Saved data entries:

Context: an optimization exercise on an open-source flow, tuned for small area, a short achievable clock period and few clock cycles per item. The choices shown serve that exercise and are no tape-out recipe. The RTL was checked by simulation tests, not by an equivalence proof against the original design. In every run shown here, the design's own scripts or RTL, not TritonCTS, make the clock network. The flow treats the clock pin as an ideal source. Dropping or thinning the clock tree relies on that and would not hold on a real chip. Power and IR drop assume default switching activity.

==> flow/design.v <==
package tdes_pkg;
	localparam int HALF_W  = 64;
	localparam int BLOCK_W = 2 * HALF_W;
	localparam int LANE_W  = 16;
	typedef logic [HALF_W-1:0]  half_t;
	typedef logic [BLOCK_W-1:0] block_t;
	typedef logic [HALF_W-1:0]  key_t;
	typedef logic [LANE_W-1:0]  lane_t;
	localparam int ROUNDS_PER_STAGE = 16;
	localparam int NUM_STAGES       = 3;
	localparam int TOTAL_ROUNDS = NUM_STAGES * ROUNDS_PER_STAGE;
endpackage
package tdes_ctrl_pkg;
	typedef logic hold_t;
endpackage
`timescale 1ns/1ps
module tdes_sequencer (
	input  logic clk,
	input  logic rst,
	input  logic start,
	output logic load,
	output logic ready,
	output logic done
);
	always_ff @(posedge clk) begin
		if (rst) begin
			done <= 1'b0;
		end else if (start) begin
			done <= 1'b1;
		end
	end
	assign ready = 1'b1;
	assign load  = start;
endmodule
`timescale 1ns/1ps
module tdes_key_schedule (
	input  tdes_pkg::key_t ek,
	output tdes_pkg::key_t k_last
);
	assign k_last = ek;
endmodule
`timescale 1ns/1ps
module tdes_feistel_round (
	input  tdes_pkg::block_t ct,
	input  tdes_pkg::key_t   ek1,
	input  tdes_pkg::key_t   ek2,
	input  tdes_pkg::key_t   ek3,
	output tdes_pkg::block_t pt
);
	tdes_pkg::half_t l;
	tdes_pkg::half_t r;
	assign l  = ct[tdes_pkg::BLOCK_W-1 -: tdes_pkg::HALF_W];
	assign r  = ct[tdes_pkg::HALF_W-1:0];
	assign pt = {l ^ r ^ ek1 ^ ek2 ^ ek3, l};
endmodule
`timescale 1ns/1ps
module tdes_result_capture (
	input  logic             clk,
	input  logic             load,
	input  tdes_pkg::block_t pt_in,
	input  tdes_pkg::key_t   k1_in,
	input  tdes_pkg::key_t   k2_in,
	input  tdes_pkg::key_t   k3_in,
	output tdes_pkg::block_t pt,
	output tdes_pkg::key_t   k1,
	output tdes_pkg::key_t   k2,
	output tdes_pkg::key_t   k3
);
	always_ff @(posedge clk) begin
		if (load) begin
			pt <= pt_in;
			k1 <= k1_in;
			k2 <= k2_in;
			k3 <= k3_in;
		end
	end
endmodule
`timescale 1ns/1ps
module tdes_dec (
	input  logic             clk,
	input  logic             rst,
	input  logic             start,
	input  tdes_pkg::key_t   ek1,
	input  tdes_pkg::key_t   ek2,
	input  tdes_pkg::key_t   ek3,
	input  tdes_pkg::block_t ct,
	output logic             ready,
	output logic             done,
	output tdes_pkg::block_t pt,
	output tdes_pkg::key_t   k1,
	output tdes_pkg::key_t   k2,
	output tdes_pkg::key_t   k3
);
	logic             load;
	tdes_pkg::block_t pt_c;
	tdes_pkg::key_t   k1_c;
	tdes_pkg::key_t   k2_c;
	tdes_pkg::key_t   k3_c;
	tdes_sequencer seq0 (
		.clk   (clk),
		.rst   (rst),
		.start (start),
		.load  (load),
		.ready (ready),
		.done  (done)
	);
	tdes_feistel_round round0 (
		.ct  (ct),
		.ek1 (ek1),
		.ek2 (ek2),
		.ek3 (ek3),
		.pt  (pt_c)
	);
	tdes_key_schedule ks1 (.ek(ek1), .k_last(k1_c));
	tdes_key_schedule ks2 (.ek(ek2), .k_last(k2_c));
	tdes_key_schedule ks3 (.ek(ek3), .k_last(k3_c));
	tdes_result_capture cap0 (
		.clk   (clk),
		.load  (load),
		.pt_in (pt_c),
		.k1_in (k1_c),
		.k2_in (k2_c),
		.k3_in (k3_c),
		.pt    (pt),
		.k1    (k1),
		.k2    (k2),
		.k3    (k3)
	);
endmodule
==> flow/flow/run.sh <==
#!/bin/bash
# Standard layout, except:
#  - plain buffers on the ports instead of delay cells,
#  - pins one track apart so that the die can be small,
#  - a two-level clock tree (flow/manual_cts.tcl) instead of TritonCTS's
#    three-level one.
cp standard.sh standard_sh.txt
export BUFFER_PORTS_ARGS="-buffer_cell sky130_fd_sc_hd__buf_1"
export PLACE_PINS_ARGS="-min_distance 1 -min_distance_in_tracks"
export FLOW_FLOW_DIR=$PWD/flow
export PRE_CTS_TCL=$PWD/flow/pre_cts.tcl
export FLOW_CTS_LEAVES=16
export FLOW_CTS_ROOTS=4
export FLOW_CTS_LEAF_BUF=sky130_fd_sc_hd__clkbuf_16
export FLOW_CTS_ROOT_BUF=sky130_fd_sc_hd__clkbuf_16
bash standard.sh > standard.log 2>&1
==> flow/flow/manual_cts.tcl <==
# Two-level clock tree: one root clkbuf at the middle of the leaves, and one
# clkbuf per cluster of flip-flops (k-means on their placed locations).
proc my_manual_cts {nclusters nroots} {
  set block [ord::get_db_block]
  set clk_net [$block findNet clk]
  set pins {}
  set xs {}
  set ys {}
  foreach pin [get_pins -of_objects [get_nets clk] -filter "direction==input"] {
    set inst [[sta::sta_to_db_pin $pin] getInst]
    set bb [$inst getBBox]
    lappend pins $pin
    lappend xs [expr {([$bb xMin] + [$bb xMax]) / 2.0}]
    lappend ys [expr {([$bb yMin] + [$bb yMax]) / 2.0}]
  }
  set n [llength $pins]
  # k-means, seeded with points spread through the list sorted by x then y
  set order [lsort -integer -command [list apply {{xs ys a b} {
      set ka [expr {int([lindex $xs $a] / 20000) * 1000000 + [lindex $ys $a]}]
      set kb [expr {int([lindex $xs $b] / 20000) * 1000000 + [lindex $ys $b]}]
      expr {$ka < $kb ? -1 : ($ka > $kb ? 1 : 0)} } } $xs $ys] [lsearch -all [lrepeat $n x] x]]
  set cx {}
  set cy {}
  for {set k 0} {$k < $nclusters} {incr k} {
    set i [lindex $order [expr {int(($k + 0.5) * $n / $nclusters)}]]
    lappend cx [lindex $xs $i]
    lappend cy [lindex $ys $i]
  }
  set cap [expr {int(ceil(1.15 * $n / $nclusters))}]
  for {set iter 0} {$iter < 30} {incr iter} {
    # assign with a size cap: points in order of distance to their best centre
    set cand {}
    for {set i 0} {$i < $n} {incr i} {
      set best 1e30
      for {set k 0} {$k < $nclusters} {incr k} {
        set d [expr {abs([lindex $xs $i] - [lindex $cx $k]) + abs([lindex $ys $i] - [lindex $cy $k])}]
        if {$d < $best} { set best $d }
      }
      lappend cand [list $i $best]
    }
    set cnt [lrepeat $nclusters 0]
    set asg [lrepeat $n -1]
    foreach c [lsort -real -index 1 $cand] {
      set i [lindex $c 0]
      set bestk -1
      set best 1e30
      for {set k 0} {$k < $nclusters} {incr k} {
        if {[lindex $cnt $k] >= $cap} continue
        set d [expr {abs([lindex $xs $i] - [lindex $cx $k]) + abs([lindex $ys $i] - [lindex $cy $k])}]
        if {$d < $best} { set best $d; set bestk $k }
      }
      lset asg $i $bestk
      lset cnt $bestk [expr {[lindex $cnt $bestk] + 1}]
    }
    set sx [lrepeat $nclusters 0.0]
    set sy [lrepeat $nclusters 0.0]
    for {set i 0} {$i < $n} {incr i} {
      set k [lindex $asg $i]
      lset sx $k [expr {[lindex $sx $k] + [lindex $xs $i]}]
      lset sy $k [expr {[lindex $sy $k] + [lindex $ys $i]}]
    }
    for {set k 0} {$k < $nclusters} {incr k} {
      if {[lindex $cnt $k] > 0} {
        lset cx $k [expr {[lindex $sx $k] / [lindex $cnt $k]}]
        lset cy $k [expr {[lindex $sy $k] / [lindex $cnt $k]}]
      }
    }
  }
  set dbu [$block getDbUnitsPerMicron]
  set leaf_inputs {}
  set rx 0.0
  set ry 0.0
  set used 0
  for {set k 0} {$k < $nclusters} {incr k} {
    set lp {}
    for {set i 0} {$i < $n} {incr i} {
      if {[lindex $asg $i] == $k} { lappend lp [lindex $pins $i] }
    }
    if {[llength $lp] == 0} continue
    set x [expr {[lindex $cx $k] / $dbu}]
    set y [expr {[lindex $cy $k] / $dbu}]
    insert_buffer -buffer_cell $::env(FLOW_CTS_LEAF_BUF) -net clk -load_pins $lp \
      -location [list $x $y] -buffer_name clkleaf_${k}_ -net_name clknet_leaf_$k
    lappend leaf_inputs clkleaf_$k/A
    set rx [expr {$rx + $x}]
    set ry [expr {$ry + $y}]
    incr used
  }
  # leaves into nroots groups by angle around their centre, one root per group
  set rx [expr {$rx / $used}]
  set ry [expr {$ry / $used}]
  set leaves {}
  foreach inst [$block getInsts] {
    if {[string match clkleaf_* [$inst getName]]} {
      set bb [$inst getBBox]
      set x [expr {([$bb xMin] + [$bb xMax]) / 2.0 / $dbu}]
      set y [expr {([$bb yMin] + [$bb yMax]) / 2.0 / $dbu}]
      lappend leaves [list [$inst getName] $x $y [expr {atan2($y - $ry, $x - $rx)}]]
    }
  }
  set leaves [lsort -real -index 3 $leaves]
  set nl [llength $leaves]
  # rotate the start so that groups are compact: start at the largest angular gap
  set bestgap -1
  set start 0
  for {set i 0} {$i < $nl} {incr i} {
    set a [lindex $leaves $i 3]
    set b [lindex $leaves [expr {($i + 1) % $nl}] 3]
    set gap [expr {$b - $a}]
    if {$gap < 0} { set gap [expr {$gap + 6.283185307}] }
    if {$gap > $bestgap} { set bestgap $gap; set start [expr {($i + 1) % $nl}] }
  }
  set leaves [concat [lrange $leaves $start end] [lrange $leaves 0 [expr {$start - 1}]]]
  for {set g 0} {$g < $nroots} {incr g} {
    set lo [expr {int($g * $nl / $nroots)}]
    set hi [expr {int(($g + 1) * $nl / $nroots) - 1}]
    set grp [lrange $leaves $lo $hi]
    set gx 0.0
    set gy 0.0
    set lp {}
    foreach l $grp {
      set gx [expr {$gx + [lindex $l 1]}]
      set gy [expr {$gy + [lindex $l 2]}]
      lappend lp [get_pins [lindex $l 0]/A]
    }
    set gx [expr {$gx / [llength $grp]}]
    set gy [expr {$gy / [llength $grp]}]
    insert_buffer -buffer_cell $::env(FLOW_CTS_ROOT_BUF) -net clk -load_pins $lp \
      -location [list $gx $gy] -buffer_name clkroot_${g}_ -net_name clknet_root_$g
  }
  foreach net [$block getNets] {
    set nm [$net getName]
    if {$nm eq "clk" || [string match clknet_* $nm]} { $net setSigType CLOCK }
  }
  foreach inst [$block getInsts] {
    if {[string match clkleaf_* [$inst getName]] || [string match clkroot* [$inst getName]]} {
      $inst setSourceType TIMING
    }
  }
  foreach inst [$block getInsts] { if {[string match clk* [$inst getName]]} { puts "clock cell [$inst getName] [[$inst getMaster] getName]" } }
  puts "manual CTS: $n sinks, $used leaves, root at $rx $ry, counts $cnt"
}
==> flow/flow/pre_cts.tcl <==
# Replaces TritonCTS with a two-level tree built by manual_cts.tcl: the clock
# port drives four root buffers, each of which drives leaf buffers near the
# centres of clusters of flip-flops.
source $::env(FLOW_FLOW_DIR)/manual_cts.tcl
my_manual_cts $::env(FLOW_CTS_LEAVES) $::env(FLOW_CTS_ROOTS)
proc clock_tree_synthesis {args} {
  puts "clock tree already built by manual_cts.tcl"
}
==> flow/standard.sh <==
#!/bin/bash
# synth_recipe.tcl (not shown) runs the flow's synth.tcl, then flattens the netlist and writes it again
# the make line also repeats each setting of config.mk as NAME=value (left out here)
make -C /OpenROAD-flow-scripts/flow DESIGN_CONFIG=/design/flow/config.mk WORK_HOME=/design/flow/orfs CLKGATE_MAP_FILE= SYNTH_SCRIPT=/design/flow/synth_recipe.tcl "${@:-finish}"
==> flow/config.mk <==
export PLATFORM = sky130hd
export DESIGN_NAME = tdes_dec
export DESIGN_NICKNAME = tdes_dec
export VERILOG_FILES = /design/flow/design.v
export SDC_FILE = /design/flow/constraint.sdc
export NUM_CORES = 4
export LEC_CHECK = 0
export CAP_MARGIN = 20
export CORE_AREA = 5 5 175 175
export DIE_AREA = 0 0 180 180
export SETUP_SLACK_MARGIN = 3.3
export SLEW_MARGIN = 20
==> flow/constraint.sdc <==
create_clock -name core_clock -period 5.0 [get_ports {clk}]
set_input_delay 1.0000 -clock core_clock [delete_from_list [all_inputs] [get_ports {clk}]]
set_output_delay 1.0000 -clock core_clock [all_outputs]
set_load 0.01 [all_outputs]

EXERCISE →
Every line in the data above that contains "begin" needs to be copied.

RESPONSE BOX →
	always_ff @(posedge clk) begin
		if (rst) begin
		end else if (start) begin
	always_ff @(posedge clk) begin
		if (load) begin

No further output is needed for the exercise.